*Work task*:
Set down the complete data exactly as it appears below.
::: Exercise inputs :::
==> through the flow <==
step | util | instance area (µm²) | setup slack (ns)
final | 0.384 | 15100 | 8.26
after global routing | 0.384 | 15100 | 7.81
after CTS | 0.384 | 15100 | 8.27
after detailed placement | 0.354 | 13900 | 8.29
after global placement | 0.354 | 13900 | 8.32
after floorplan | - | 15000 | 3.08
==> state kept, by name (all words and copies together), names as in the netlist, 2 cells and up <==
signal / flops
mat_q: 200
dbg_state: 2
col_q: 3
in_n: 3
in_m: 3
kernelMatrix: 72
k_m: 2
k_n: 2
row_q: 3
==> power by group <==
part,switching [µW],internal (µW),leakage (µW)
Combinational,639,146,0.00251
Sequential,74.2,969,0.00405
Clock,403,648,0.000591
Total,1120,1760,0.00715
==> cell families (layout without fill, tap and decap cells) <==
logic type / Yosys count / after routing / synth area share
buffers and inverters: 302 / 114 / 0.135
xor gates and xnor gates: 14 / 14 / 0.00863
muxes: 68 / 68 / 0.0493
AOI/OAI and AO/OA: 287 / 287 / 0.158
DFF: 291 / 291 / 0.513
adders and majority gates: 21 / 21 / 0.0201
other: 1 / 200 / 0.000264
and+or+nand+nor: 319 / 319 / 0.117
File: src/rtl/addsub_bist.sv
// -----------------------------------------------------------------------------
// addsub_bist
//   Exhaustive sweep BIST for an external 4-bit adder/subtractor. Drives all
//   512 {M,A,B} vectors in ascending order, holds each for SETTLE_CYCLES,
//   then compares the returned {cout,s} against addsub_ref_model.
//   Parameters:
//     SETTLE_CYCLES - cycles each vector is held before sampling (1..15)
//     STOP_ON_FAIL  - 1 ends the sweep at the first mismatching vector
//   Ports:
//     clk, rst_n        - clock, asynchronous active-low reset
//     start             - single-cycle sweep request (ignored while busy)
//     drv_a/drv_b/drv_m - vector driven to the adder/subtractor
//     dut_s/dut_cout    - response from the adder/subtractor
//     busy, done, pass  - sweep status; pass valid while done=1
//     err_count         - mismatch count, saturating at 255
//     fail_vec          - {M,A,B} of first mismatch, qualified by fail_valid
// -----------------------------------------------------------------------------
module addsub_bist
    import addsub_bist_pkg::*;
#(
    parameter int unsigned SETTLE_CYCLES = 1,
    parameter bit          STOP_ON_FAIL  = 1'b0
) (
    input  logic             clk,
    input  logic             rst_n,
    input  logic             start,
    output logic [OP_W-1:0]  drv_a,
    output logic [OP_W-1:0]  drv_b,
    output logic             drv_m,
    input  logic [OP_W-1:0]  dut_s,
    input  logic             dut_cout,
    output logic             busy,
    output logic             done,
    output logic             pass,
    output logic [ERR_W-1:0] err_count,
    output logic [IDX_W-1:0] fail_vec,
    output logic             fail_valid
);

    localparam logic [SETTLE_W-1:0] SETTLE_LAST = SETTLE_W'(SETTLE_CYCLES - 1);

    state_t              state_q,  state_d;
    logic [IDX_W-1:0]    idx_q,    idx_d;
    logic [SETTLE_W-1:0] settle_q, settle_d;
    logic [ERR_W-1:0]    err_q,    err_d;
    logic [IDX_W-1:0]    fvec_q,   fvec_d;
    logic                fvalid_q, fvalid_d;
    logic                busy_q,   busy_d;
    logic                done_q,   done_d;
    logic                pass_q,   pass_d;

    vec_t             cur_vec;
    logic [RES_W-1:0] exp_res;
    logic             mismatch;
    logic             start_ok;

    assign cur_vec = vec_t'(idx_q);

    addsub_ref_model u_ref (
        .m_i   (cur_vec.m),
        .a_i   (cur_vec.a),
        .b_i   (cur_vec.b),
        .exp_o (exp_res)
    );

    assign mismatch = ({dut_cout, dut_s} != exp_res);
    assign start_ok = start && ((state_q == ST_IDLE) || (state_q == ST_DONE));

    // busy/done/pass are registered from the current state, so they follow
    // the state by one cycle; a start accepted in DONE clears done/pass at
    // once so no stale result is visible during the new sweep.
    always_comb begin
        state_d  = state_q;
        idx_d    = idx_q;
        settle_d = settle_q;
        err_d    = err_q;
        fvec_d   = fvec_q;
        fvalid_d = fvalid_q;
        busy_d   = (state_q == ST_APPLY) || (state_q == ST_CHECK);
        done_d   = (state_q == ST_DONE);
        pass_d   = (state_q == ST_DONE) && (err_q == '0);

        case (state_q)
            ST_IDLE, ST_DONE: begin
                if (start_ok) begin
                    state_d  = ST_APPLY;
                    idx_d    = '0;
                    settle_d = '0;
                    err_d    = '0;
                    fvec_d   = '0;
                    fvalid_d = 1'b0;
                    done_d   = 1'b0;
                    pass_d   = 1'b0;
                end
            end

            ST_APPLY: begin
                if (settle_q == SETTLE_LAST) begin
                    state_d  = ST_CHECK;
                    settle_d = '0;
                end else begin
                    settle_d = settle_q + 1'b1;
                end
            end

            ST_CHECK: begin
                if (mismatch) begin
                    err_d = sat_inc(err_q);
                    if (!fvalid_q) begin
                        fvec_d   = idx_q;
                        fvalid_d = 1'b1;
                    end
                end
                if ((idx_q == LAST_IDX) || (mismatch && STOP_ON_FAIL)) begin
                    state_d = ST_DONE;
                end else begin
                    idx_d   = idx_q + 1'b1;
                    state_d = ST_APPLY;
                end
            end

            default: state_d = ST_IDLE;
        endcase
    end

    always_ff @(posedge clk or negedge rst_n) begin
        if (!rst_n) begin
            state_q  <= ST_IDLE;
            idx_q    <= '0;
            settle_q <= '0;
            err_q    <= '0;
            fvec_q   <= '0;
            fvalid_q <= 1'b0;
            busy_q   <= 1'b0;
            done_q   <= 1'b0;
            pass_q   <= 1'b0;
        end else begin
            state_q  <= state_d;
            idx_q    <= idx_d;
            settle_q <= settle_d;
            err_q    <= err_d;
            fvec_q   <= fvec_d;
            fvalid_q <= fvalid_d;
            busy_q   <= busy_d;
            done_q   <= done_d;
            pass_q   <= pass_d;
        end
    end

    assign drv_m      = cur_vec.m;
    assign drv_a      = cur_vec.a;
    assign drv_b      = cur_vec.b;
    assign busy       = busy_q;
    assign done       = done_q;
    assign pass       = pass_q;
    assign err_count  = err_q;
    assign fail_vec   = fvec_q;
    assign fail_valid = fvalid_q;

endmodule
:::
*Task result*:
==> through the flow <==
step | util | instance area (µm²) | setup slack (ns)
final | 0.384 | 15100 | 8.26
after global routing | 0.384 | 15100 | 7.81
after CTS | 0.384 | 15100 | 8.27
after detailed placement | 0.354 | 13900 | 8.29
after global placement | 0.354 | 13900 | 8.32
after floorplan | - | 15000 | 3.08
==> state kept, by name (all words and copies together), names as in the netlist, 2 cells and up <==
signal / flops
mat_q: 200
dbg_state: 2
col_q: 3
in_n: 3
in_m: 3
kernelMatrix: 72
k_m: 2
k_n: 2
row_q: 3
==> power by group <==
part,switching [µW],internal (µW),leakage (µW)
Combinational,639,146,0.00251
Sequential,74.2,969,0.00405
Clock,403,648,0.000591
Total,1120,1760,0.00715
==> cell families (layout without fill, tap and decap cells) <==
logic type / Yosys count / after routing / synth area share
buffers and inverters: 302 / 114 / 0.135
xor gates and xnor gates: 14 / 14 / 0.00863
muxes: 68 / 68 / 0.0493
AOI/OAI and AO/OA: 287 / 287 / 0.158
DFF: 291 / 291 / 0.513
adders and majority gates: 21 / 21 / 0.0201
other: 1 / 200 / 0.000264
and+or+nand+nor: 319 / 319 / 0.117
File: src/rtl/addsub_bist.sv
// -----------------------------------------------------------------------------
// addsub_bist
//   Exhaustive sweep BIST for an external 4-bit adder/subtractor. Drives all
//   512 {M,A,B} vectors in ascending order, holds each for SETTLE_CYCLES,
//   then compares the returned {cout,s} against addsub_ref_model.
//   Parameters:
//     SETTLE_CYCLES - cycles each vector is held before sampling (1..15)
//     STOP_ON_FAIL  - 1 ends the sweep at the first mismatching vector
//   Ports:
//     clk, rst_n        - clock, asynchronous active-low reset
//     start             - single-cycle sweep request (ignored while busy)
//     drv_a/drv_b/drv_m - vector driven to the adder/subtractor
//     dut_s/dut_cout    - response from the adder/subtractor
//     busy, done, pass  - sweep status; pass valid while done=1
//     err_count         - mismatch count, saturating at 255
//     fail_vec          - {M,A,B} of first mismatch, qualified by fail_valid
// -----------------------------------------------------------------------------
module addsub_bist
    import addsub_bist_pkg::*;
#(
    parameter int unsigned SETTLE_CYCLES = 1,
    parameter bit          STOP_ON_FAIL  = 1'b0
) (
    input  logic             clk,
    input  logic             rst_n,
    input  logic             start,
    output logic [OP_W-1:0]  drv_a,
    output logic [OP_W-1:0]  drv_b,
    output logic             drv_m,
    input  logic [OP_W-1:0]  dut_s,
    input  logic             dut_cout,
    output logic             busy,
    output logic             done,
    output logic             pass,
    output logic [ERR_W-1:0] err_count,
    output logic [IDX_W-1:0] fail_vec,
    output logic             fail_valid
);

    localparam logic [SETTLE_W-1:0] SETTLE_LAST = SETTLE_W'(SETTLE_CYCLES - 1);

    state_t              state_q,  state_d;
    logic [IDX_W-1:0]    idx_q,    idx_d;
    logic [SETTLE_W-1:0] settle_q, settle_d;
    logic [ERR_W-1:0]    err_q,    err_d;
    logic [IDX_W-1:0]    fvec_q,   fvec_d;
    logic                fvalid_q, fvalid_d;
    logic                busy_q,   busy_d;
    logic                done_q,   done_d;
    logic                pass_q,   pass_d;

    vec_t             cur_vec;
    logic [RES_W-1:0] exp_res;
    logic             mismatch;
    logic             start_ok;

    assign cur_vec = vec_t'(idx_q);

    addsub_ref_model u_ref (
        .m_i   (cur_vec.m),
        .a_i   (cur_vec.a),
        .b_i   (cur_vec.b),
        .exp_o (exp_res)
    );

    assign mismatch = ({dut_cout, dut_s} != exp_res);
    assign start_ok = start && ((state_q == ST_IDLE) || (state_q == ST_DONE));

    // busy/done/pass are registered from the current state, so they follow
    // the state by one cycle; a start accepted in DONE clears done/pass at
    // once so no stale result is visible during the new sweep.
    always_comb begin
        state_d  = state_q;
        idx_d    = idx_q;
        settle_d = settle_q;
        err_d    = err_q;
        fvec_d   = fvec_q;
        fvalid_d = fvalid_q;
        busy_d   = (state_q == ST_APPLY) || (state_q == ST_CHECK);
        done_d   = (state_q == ST_DONE);
        pass_d   = (state_q == ST_DONE) && (err_q == '0);

        case (state_q)
            ST_IDLE, ST_DONE: begin
                if (start_ok) begin
                    state_d  = ST_APPLY;
                    idx_d    = '0;
                    settle_d = '0;
                    err_d    = '0;
                    fvec_d   = '0;
                    fvalid_d = 1'b0;
                    done_d   = 1'b0;
                    pass_d   = 1'b0;
                end
            end

            ST_APPLY: begin
                if (settle_q == SETTLE_LAST) begin
                    state_d  = ST_CHECK;
                    settle_d = '0;
                end else begin
                    settle_d = settle_q + 1'b1;
                end
            end

            ST_CHECK: begin
                if (mismatch) begin
                    err_d = sat_inc(err_q);
                    if (!fvalid_q) begin
                        fvec_d   = idx_q;
                        fvalid_d = 1'b1;
                    end
                end
                if ((idx_q == LAST_IDX) || (mismatch && STOP_ON_FAIL)) begin
                    state_d = ST_DONE;
                end else begin
                    idx_d   = idx_q + 1'b1;
                    state_d = ST_APPLY;
                end
            end

            default: state_d = ST_IDLE;
        endcase
    end

    always_ff @(posedge clk or negedge rst_n) begin
        if (!rst_n) begin
            state_q  <= ST_IDLE;
            idx_q    <= '0;
            settle_q <= '0;
            err_q    <= '0;
            fvec_q   <= '0;
            fvalid_q <= 1'b0;
            busy_q   <= 1'b0;
            done_q   <= 1'b0;
            pass_q   <= 1'b0;
        end else begin
            state_q  <= state_d;
            idx_q    <= idx_d;
            settle_q <= settle_d;
            err_q    <= err_d;
            fvec_q   <= fvec_d;
            fvalid_q <= fvalid_d;
            busy_q   <= busy_d;
            done_q   <= done_d;
            pass_q   <= pass_d;
        end
    end

    assign drv_m      = cur_vec.m;
    assign drv_a      = cur_vec.a;
    assign drv_b      = cur_vec.b;
    assign busy       = busy_q;
    assign done       = done_q;
    assign pass       = pass_q;
    assign err_count  = err_q;
    assign fail_vec   = fvec_q;
    assign fail_valid = fvalid_q;

endmodule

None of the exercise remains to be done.